At 9:39 PM -0400 6/13/03, Paul Judge wrote:
Is there a particular sentence that is unclear to you? The text is
directly from RFC 2026.

"By submission of a contribution, each person actually submitting the
   contribution is deemed to agree to the following terms and conditions
   on his own behalf, on behalf of the organization (if any) he
   represents and on behalf of the owners of any propriety rights in the
   contribution..  Where a submission identifies contributors in
   addition to the contributor(s) who provide the actual submission, the
   actual submitter(s) represent that each other named contributor was
   made aware of and agreed to accept the same terms and conditions on
   his own behalf, on behalf of any organization he may represent and
   any known owner of any proprietary rights in the contribution.

Well, part of the problem is that there are only two sentences, but there
are about half a dozen sub clauses.

rest assured that the new version has many, many more sentences :-)

I think I understand the first sentence, but it raises more issues than
it helps.  What does "represents" mean?  Does that mean I need to stick a
clause in every suggestion I make, stating that this is not an official
statement from my organization?

actually it means that you don't have to stick explicit clauses into your statements, because you are "deemed to agree".
But anyway, the first sentence simply
seems to say that by the acting of contributing a (something, not clear
what) I'm agreeing to the following terms, and I'm agreeing to them for
everyone who I might possibly represent. The more I think about that, the
more I find it unacceptable. Agreement should be explicit, not implicit.
(Sounds like we're defining spam here :-).

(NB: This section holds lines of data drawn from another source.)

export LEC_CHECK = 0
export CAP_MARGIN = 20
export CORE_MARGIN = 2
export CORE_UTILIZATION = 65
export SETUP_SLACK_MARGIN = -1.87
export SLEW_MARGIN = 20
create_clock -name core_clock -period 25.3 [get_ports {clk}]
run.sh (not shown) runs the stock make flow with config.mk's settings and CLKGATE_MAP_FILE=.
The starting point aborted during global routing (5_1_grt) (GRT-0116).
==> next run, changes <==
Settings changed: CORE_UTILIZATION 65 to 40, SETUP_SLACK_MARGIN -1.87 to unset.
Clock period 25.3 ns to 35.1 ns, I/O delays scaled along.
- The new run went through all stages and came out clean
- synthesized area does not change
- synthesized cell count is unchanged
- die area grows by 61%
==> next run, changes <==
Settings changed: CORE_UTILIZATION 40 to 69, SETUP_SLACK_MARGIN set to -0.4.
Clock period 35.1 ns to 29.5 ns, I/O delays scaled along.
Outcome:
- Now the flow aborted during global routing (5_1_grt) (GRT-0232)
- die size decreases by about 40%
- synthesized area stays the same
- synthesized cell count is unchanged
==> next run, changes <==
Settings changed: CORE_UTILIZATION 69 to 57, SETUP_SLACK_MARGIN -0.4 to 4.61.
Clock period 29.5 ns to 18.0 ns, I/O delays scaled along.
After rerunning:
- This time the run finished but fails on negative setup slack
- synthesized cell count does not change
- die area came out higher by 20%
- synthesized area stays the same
zinc:
// CPUSystem
module CPUSystem(Clock, Reset, T, Mem_Address, Mem_WData, Mem_RData, Mem_Read, Mem_Write);
Size in the first run: ~4,300 cells after synthesis, ~240 flip-flops, ~44 I/O pins, roughly 24,000 um^2 of cells after synthesis.
clock: 5.11 ns
lec_check: 0
abc_area: 1
cap_margin: 0
core_margin: 2
core_utilization: 72
cts_cluster_diameter: 376
cts_cluster_size: 100
setup_slack_margin: 0.41
slew_margin: 20
run.sh (not shown) runs the stock make flow with config.mk's settings and CLKGATE_MAP_FILE=.
FAIL zinc @ global routing (5_1_grt): tool exited with error
Setup changes, zinc to harbor
# zinc
export LEC_CHECK = 0
export ABC_AREA = 1
export CAP_MARGIN = 0
export CORE_MARGIN = 2
export CORE_UTILIZATION = 72
export CTS_CLUSTER_DIAMETER = 376
export CTS_CLUSTER_SIZE = 100
export SETUP_SLACK_MARGIN = 0.41
export SLEW_MARGIN = 20
create_clock -name core_clock -period 5.11 [get_ports {Clock}]
# harbor
export LEC_CHECK = 0
export ABC_AREA = 1
export CAP_MARGIN = 10
export CELL_PAD_IN_SITES_DETAIL_PLACEMENT = 0
export CELL_PAD_IN_SITES_GLOBAL_PLACEMENT = 0
export CORE_ASPECT_RATIO = 0.82
export CORE_MARGIN = 2
export CORE_UTILIZATION = 72
export CTS_CLUSTER_DIAMETER = 231
export GPL_ROUTABILITY_DRIVEN = 1
export MAX_ROUTING_LAYER = met5
export MIN_ROUTING_LAYER = met1
export PLACE_DENSITY = 0.37
export SETUP_SLACK_MARGIN = -0.06
export SLEW_MARGIN = 30
create_clock -name core_clock -period 5.11 [get_ports {Clock}]
## What came out
- TritonCTS buffer count delta for harbor relative to zinc: 20 higher
- Changes observed in harbor relative to zinc: sum of net half-perimeters after detailed placement saw a decrease; number of gates resized after CTS -180; post-synthesis instance area flat; post-placement cell area went down by 860 um^2.
- Comparing zinc against harbor, there is no change at all in number of top-level pins.
- Not one of harbor and zinc finished clean.
- harbor — final weighted congestion of routability-driven global placement 0.025 lower, zinc as reference
- In the metrics for harbor and zinc, the one carrying the higher overall die height is zinc.
- Chip footprint across harbor and zinc: no real change.
- harbor -> zinc: number of distinct library cells after synthesis delta 0, exact match
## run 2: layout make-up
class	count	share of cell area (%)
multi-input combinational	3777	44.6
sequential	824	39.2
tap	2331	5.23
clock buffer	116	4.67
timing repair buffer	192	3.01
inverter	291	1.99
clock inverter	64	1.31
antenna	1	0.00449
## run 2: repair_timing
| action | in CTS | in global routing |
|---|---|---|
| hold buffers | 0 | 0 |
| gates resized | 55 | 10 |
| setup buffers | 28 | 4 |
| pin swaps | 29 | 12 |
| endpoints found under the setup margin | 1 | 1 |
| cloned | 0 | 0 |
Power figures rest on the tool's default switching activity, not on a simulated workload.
Setup of v5:
Design sha1_exec, start of the top module:
module sha1_exec(clk, reset, start, data_in, load_in, cv, 
  use_prev_cv, busy, out_valid, cv_next);
export LEC_CHECK = 0
export ABC_AREA = 1
export CAP_MARGIN = 20
export CORE_ASPECT_RATIO = 1.67
export CORE_MARGIN = 4
export CORE_UTILIZATION = 31
export GPL_TIMING_DRIVEN = 1
export PLACE_DENSITY = 0.44
export SLEW_MARGIN = 20
create_clock -name core_clock -period 8.0 [get_ports {clk}]
run.sh (not shown) runs the stock make flow with config.mk's settings and CLKGATE_MAP_FILE=.
## Diff of input files: v35 against v5
Settings: GPL_ROUTABILITY_DRIVEN now 1, previously not set; CORE_MARGIN now 2, was 4; CORE_UTILIZATION now 40, was 31; MIN_ROUTING_LAYER now met2, previously not set; GPL_TIMING_DRIVEN now 0, was 1; PLACE_DENSITY no longer set, was 0.44; CORE_ASPECT_RATIO now 0.82, was 1.67; the clock period (ns, I/O delays scaled along) now 4.33, was 8.0.
v35: aborted in 5_1_grt (tool error)
Of v5 and v35, the lower final HPWL from detailed placement belongs to v5.
Comparing v5 and v35, placer congestion estimate is lower on v5.
Count of pins on the block boundary: v35 vs v5 identical
On total clock sinks, v5 and v35 are basically level.
The lower core footprint of v5 and v35 is in v35.
Compared with v5, v35 shows a horizontal die dimension that is about 24% higher.
Number of port buffers, v35 vs v5: down slightly
v35: CTS buffer count 3 above v5
Diff v5..v35 | aoi/oai-family share of the synthesized area | unchanged
The die area in v35 is 0.76 times that in v5.
### v35 -> v59
Settings: a deleted ABC_AREA that had been 1; a deleted GPL_TIMING_DRIVEN that had been 0; a deleted CORE_ASPECT_RATIO that had been 0.82; a deleted MIN_ROUTING_LAYER that had been met2; a deleted GPL_ROUTABILITY_DRIVEN that had been 1; a change of CORE_UTILIZATION from 40 to 23; a change of the clock period (ns, I/O delays scaled along) from 4.33 to 6.97.
Findings:
- No stage failed in v59, and the final checks on the layout all came back clean.
- Relative to v35, share of synthesized cell area in and-or and or-and compound cells decreased by 1.9 points in v59.
- Diff v35 -> v59 | post-synthesis share of cell area spent on and, or, nand and nor gates | decrease of 2.2 points
- v59 vs. v35: count of unique library cells instantiated by Yosys went up; total cell area reported by yosys after synthesis fell 2.7%; floorplan die area higher; synthesized cell count fell 1017.
- v59 ends up with a post-synthesis share of cell area spent on xor and xnor gates that is 1.9 points higher than in v35.
- Taking v35 as the reference point, the portion of netlist area occupied by mux cells of v59 rises by 4.5 points.
diff inputs: v59 => v27
Settings: an added MAX_ROUTING_LAYER of met4; an added PLACE_DENSITY of 0.66; a change of CORE_UTILIZATION from 23 to 72; a change of the clock period (ns, I/O delays scaled along) from 6.97 to 4.65.
==> results <==
- Final checks on v27, whose flow otherwise completed, came back failing, citing setup timing.
- Detailed route wirelength on metal2 went down slightly going from v59 to v27.
- Critical path depth in v27 is about 4.3% above v59.
- v59 → v27: core utilization moved up, routed wire length went up, number of nets in the layout now larger.

The RTL this note starts from:
==> flow/design.v <==
module dffhr (d, r, clk, q);
  parameter WIDTH = 1;
  input 			r;
  input 			clk;
  input 	[WIDTH-1:0] 	d;
  output 	[WIDTH-1:0] 	q;
  reg 		[WIDTH-1:0] 	q;
  always @ (posedge clk) 
    if ( r ) 
      q <= {WIDTH{1'b0}};
    else
      q <= d;
endmodule  
module sha1_round (cv_in, w, round, cv_out);
   input [159:0] cv_in;
   input [31:0]  w;
   input [6:0]   round;
   output [159:0] cv_out;
   reg [31:0]     k;
   reg [31:0]     f;
   wire [31:0]    a_shift;
   wire [31:0]    b_shift;
   wire [31:0]    add_result;
   wire [31:0]    a = cv_in[159:128];
   wire [31:0]    b = cv_in[127:96];
   wire [31:0]    c = cv_in[95:64];
   wire [31:0]    d = cv_in[63:32];
   wire [31:0]    e = cv_in[31:0];
   always @(round)
     begin
        k = 32'd0;
        if ((round >= 7'd0) && (round <= 7'd19))
          k = 32'h5A827999;
        if ((round >= 7'd20) && (round <= 7'd39))
          k = 32'h6ED9EBA1;
        if ((round >= 7'd40) && (round <= 7'd59))
          k = 32'h8F1BBCDC;
        if ((round >= 7'd60) && (round <= 7'd79))
          k = 32'hCA62C1D6;
     end  
   always @(round or b or c or d)
     begin
        f = 32'd0;
        if ((round >= 7'd0) && (round <= 7'd19))
          f = ((b & c) | (~b & d));
        if ((round >= 7'd20) && (round <= 7'd39))
          f = (b ^ c ^ d);
        if ((round >= 7'd40) && (round <= 7'd59))
          f = ((b & c) | (b & d) | (c & d));
        if ((round >= 7'd60) && (round <= 7'd79))
          f = (b ^ c ^ d);
     end  
   assign a_shift = {a[26:0], a[31:27]};
   assign b_shift = {b[1:0], b[31:2]};
   assign add_result = (a_shift + ((f + k) + (e + w)));
   assign cv_out = {add_result, a, b_shift, c, d};
endmodule
## sort_top
module sort_top (
  input             clk,
  input      [31:0] a, b, c, d, e, f,
  output reg [31:0] m, n, o, p, q, r
);
  reg  [31:0] a_q, b_q, c_q, d_q, e_q, f_q;
  wire [31:0] m_w, n_w, o_w, p_w, q_w, r_w;
  always @(posedge clk) begin
    a_q <= a; b_q <= b; c_q <= c; d_q <= d; e_q <= e; f_q <= f;
    m <= m_w; n <= n_w; o <= o_w; p <= p_w; q <= q_w; r <= r_w;
  end
  sort u_sort (
    .a(a_q), .b(b_q), .c(c_q), .d(d_q), .e(e_q), .f(f_q),
    .m(m_w), .n(n_w), .o(o_w), .p(p_w), .q(q_w), .r(r_w)
  );
endmodule
export LEC_CHECK = 0
export CAP_MARGIN = 20
export CORE_MARGIN = 2
export CORE_UTILIZATION = 64
export SETUP_SLACK_MARGIN = 3.56
export SLEW_MARGIN = 20
export TNS_END_PERCENT = 5
create_clock -name core_clock -period 18.7 [get_ports {clk}]
run.sh (not shown) runs the stock make flow with config.mk's settings and CLKGATE_MAP_FILE=.
The starting point stopped in 3_5_place_dp.
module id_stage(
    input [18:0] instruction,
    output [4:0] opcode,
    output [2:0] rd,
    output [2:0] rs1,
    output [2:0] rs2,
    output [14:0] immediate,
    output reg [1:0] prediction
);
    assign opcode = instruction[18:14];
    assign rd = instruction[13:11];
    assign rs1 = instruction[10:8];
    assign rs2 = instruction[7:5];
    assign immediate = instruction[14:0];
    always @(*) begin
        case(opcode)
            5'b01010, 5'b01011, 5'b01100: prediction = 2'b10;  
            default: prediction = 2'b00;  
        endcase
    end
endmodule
==> flow/design.v (excerpt) <==
module mul_A (CLK, RESETn, a, b, y);
	parameter bw = 32;
	input [bw-1:0] a, b;
	input CLK;
	input RESETn;
	output [2*bw-1:0] y;
	reg [bw-1:0] a_pipe [bw-1:0];
	reg [bw-1:0] b_pipe [bw-1:0];
	reg [2*bw-1:0] partials [bw-1:0];
	genvar i, j;
	for(i=0; i<bw; i=i+1) begin : gen1
		always@(posedge CLK) begin
			if(!RESETn) begin
				a_pipe[i] <= 0;
				b_pipe[i] <= 0;
				partials[i] <= 0;
			end
			else begin
				if(i==0) begin
					a_pipe[i] <= a;
					b_pipe[i] <= b;
					partials[i] <=(a_pipe[i][i] ? b_pipe[i] << i : 0);
				end
				else begin
					a_pipe[i] <= a_pipe[i-1];
					b_pipe[i] <= b_pipe[i-1];
					partials[i] <=(a_pipe[i][i] ? b_pipe[i] << i : 0) + partials[i-1];
				end				
			end
		end
	end
	assign y = partials[bw-1];
endmodule
Size in the first run: ~27000 cells after synthesis, roughly 130 I/O pins, about 170000 um^2 of cells after synthesis.
export LEC_CHECK = 0
export ABC_AREA = 1
export CAP_MARGIN = 40
export CORE_MARGIN = 2
export CORE_UTILIZATION = 72
export CTS_CLUSTER_SIZE = 10
export PLACE_DENSITY = 0.74
export SETUP_SLACK_MARGIN = 0.13
export SLEW_MARGIN = 20
create_clock -name core_clock -period 1.45 [get_ports {CLK}]
run.sh (not shown) runs the stock make flow with config.mk's settings and CLKGATE_MAP_FILE=.
The baseline failed in global routing with GRT-0116.
Next try:
Settings changed: ABC_AREA 1 to not set, CAP_MARGIN 40 to 20, CORE_UTILIZATION 72 to 68, CTS_CLUSTER_SIZE 10 to 33, PLACE_DENSITY 0.74 to not set, SETUP_SLACK_MARGIN 0.13 to not set, TNS_END_PERCENT set to 5.
Clock period 1.45 ns to 2.96 ns, I/O delays scaled along.
The new run completed, yet does not pass: setup timing.
Synthesized cell count came out lower by 46%.
Synthesized area came out lower by 19%.
Die size goes down by 14%.

========
mul_A again, from the RTL that the note above started with.
Settings: LEC_CHECK=0, CAP_MARGIN=20, CORE_MARGIN=2, CORE_UTILIZATION=72, CTS_CLUSTER_DIAMETER=92, CTS_CLUSTER_SIZE=20, PLACE_DENSITY=0.65, SETUP_SLACK_MARGIN=-0.19, SLEW_MARGIN=20; clock period 2.88 ns.
The starting point produced a layout that fails on negative setup slack.
Edit:
CTS_CLUSTER_DIAMETER = 97   (was 92)
CTS_CLUSTER_SIZE = 33   (was 20)
PLACE_DENSITY = not set   (was 0.65)
SETUP_SLACK_MARGIN = 1.02   (was -0.19)
clock period = 3.55 ns   (was 2.88 ns; I/O delays follow)
Now the flow ended with an error in global routing, error ODB-0269.
Synthesized area is unchanged.
Synthesized cell count stays the same.
Die area is unchanged.

========
Starting RTL as in the previous note.
clock: 5.0 ns
lec_check: 0
cap_margin: 20
cell_pad_in_sites_detail_placement: 0
cell_pad_in_sites_global_placement: 2
core_aspect_ratio: 0.6
core_margin: 2
core_utilization: 40
cts_cluster_diameter: 27
gpl_routability_driven: 0
min_routing_layer: met2
setup_slack_margin: 1.49
slew_margin: 5
The first run completed with no timing, DRC or antenna violations.
==> run E: inputs <==
==> flow/design.v (excerpt) <==
module pixel_generation(
    input clk,                               
    input reset,                             
    input video_on,                          
    input [9:0] x, y,    
    input KEY_UP, KEY_DOWN, KEY_LEFT, KEY_RIGHT,
    output reg [11:0] rgb                    
    );
    reg [1:0] direction;
    reg [1:0] game_state;
    reg [1:0] lives_rem;
    reg game_result;
    reg [1:0] gs;                            
    reg gr;                                  
    parameter X_MAX = 639;                   
    parameter Y_MAX = 479;                   
    parameter SQ_RGB = 12'h00F;              
    parameter BG_RGB = 12'h000;              
    parameter SQUARE_SIZE = 32;              
    parameter SQUARE_VELOCITY_POS = 1;           
    parameter SQUARE_VELOCITY_NEG = 1;
    parameter RECT_RGB = 12'hFFF;
    parameter FLAG_RGB = 12'hF00;
    parameter FLAG_STICK_RGB = 12'hFF0;
    parameter GAME_OVER_RGB = 12'hF0F;
    parameter GAME_START_RGB = 12'h000;
    parameter START_RGB = 12'hFFF;
    parameter WON_RGB = 12'hFFF;
    parameter LOST_RGB = 12'hFFF;
    parameter LIVES_RGB = 12'hF0F;
    wire refresh_tick;
    assign refresh_tick = ((y == 481) && (x == 0)) ? 1 : 0;
    wire [9:0] sq_x_l, sq_x_r;               
    wire [9:0] sq_y_t, sq_y_b;               
    reg [9:0] sq_x_reg, sq_y_reg;            
    wire [9:0] sq_x_next, sq_y_next;         
    reg [9:0] x_delta_reg, y_delta_reg;      
    reg [9:0] x_delta_next, y_delta_next;    
    always @(posedge clk or posedge reset)
        if(reset) begin
            sq_x_reg <= 0;
            sq_y_reg <= 430;
            x_delta_reg <= SQUARE_VELOCITY_POS;
            y_delta_reg <= SQUARE_VELOCITY_POS;
            direction <= 2'b00;
            game_state <= 2'b00;
            lives_rem <= 2'b11;
            game_result <= 1'b0;
        end
        else begin
            gs = game_state;
  ...
Settings: LEC_CHECK=0, ABC_AREA=1, CAP_MARGIN=20, CORE_MARGIN=7, CORE_UTILIZATION=72, CTS_CLUSTER_DIAMETER=28, CTS_CLUSTER_SIZE=72, MAX_ROUTING_LAYER=met4, MIN_ROUTING_LAYER=met1, SETUP_SLACK_MARGIN=0.41, SLEW_MARGIN=20, TNS_END_PERCENT=70; clock period 3.47 ns.
run.sh (not shown) runs the stock make flow with config.mk's settings and CLKGATE_MAP_FILE=.
==> run H: changes against run E <==
ABC_AREA = not set   (was 1)
CORE_MARGIN = 2   (was 7)
CORE_UTILIZATION = 66   (was 72)
CTS_CLUSTER_DIAMETER = not set   (was 28)
CTS_CLUSTER_SIZE = not set   (was 72)
MAX_ROUTING_LAYER = not set   (was met4)
MIN_ROUTING_LAYER = not set   (was met1)
SETUP_SLACK_MARGIN = not set   (was 0.41)
TNS_END_PERCENT = not set   (was 70)
==> flow/constraint.sdc (replaced) <==
create_clock -name core_clock -period 8.18 [get_ports {clk}]
set_input_delay 1.6360 -clock core_clock [delete_from_list [all_inputs] [get_ports {clk}]]
set_output_delay 1.6360 -clock core_clock [all_outputs]
set_load 0.01 [all_outputs]
==> run C: changes against run E <==
CORE_MARGIN = 2   (was 7)
CORE_UTILIZATION = 44   (was 72)
CTS_CLUSTER_DIAMETER = 177   (was 28)
CTS_CLUSTER_SIZE = 30   (was 72)
MAX_ROUTING_LAYER = not set   (was met4)
MIN_ROUTING_LAYER = not set   (was met1)
SETUP_SLACK_MARGIN = not set   (was 0.41)
TNS_END_PERCENT = not set   (was 70)
==> flow/constraint.sdc (replaced) <==
create_clock -name core_clock -period 10.0 [get_ports {clk}]
set_input_delay 2.0000 -clock core_clock [delete_from_list [all_inputs] [get_ports {clk}]]
set_output_delay 2.0000 -clock core_clock [all_outputs]
set_load 0.01 [all_outputs]
==> notes <==
Run E died in clock tree synthesis (4_1_cts) on DPL-0038. Run C finished clean. Run H ran to the end with no violations.
Between run H and run C, the lower global-route usage is in run C (gap 14 points).
Of run H and run C, run C has the higher clock skew (gap 0.0099 ns).
Between run C and run H, the lower setup slack is in run H (gap 1.5 ns).
Between run H and run C, the lower cell count is in run H (gap about 26%, measured against run C).
In flip-flop count, run H and run C do not differ.
In sequential share of layout area, run C and run H hardly differ.
Of run C and run H, run C has the higher routed wire length (gap about 4%, measured against run H).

It's supposed to be more an encoding of common sense:

If you claim to speak on behalf of others, we have a right to assume that you have secured the right to speak for them; if you claim to not speak on behalf of others, we have a right to assume that you have secured the right to speak on your own. If you get into trouble because you spoke when you shouldn't, that's your problem, not the IRTF's.

The second sentence is the one that lost me.  After reading it several
times I think it means.

        The submitter promises that everyone with ownership of the
        contribution has been aware of, and agrees to, these terms.

Now that I understand that, I don't find it acceptable either.

You need to define "contribution".  Are we talking a formal contribution
made to the ASRG as in "here is my document, documenting what I think we
ought to do"?  Or are we talking about the bunch of us bouncing around
ideas and making suggestions.  Because if it's the latter, then I think
there are a number of people on this list who are going to have to pull
out. --

By the terms of RFC 2026 as clarified by the IPR WG, any time you send to an IETF mailing list, you are making a contribution.

If you bounce an idea off the list that you know is patented, or otherwise encumbered by IPR, it's your responsibility to tell us; if you don't know that it is, you don't have a responsibility to spend research time to find out if there is.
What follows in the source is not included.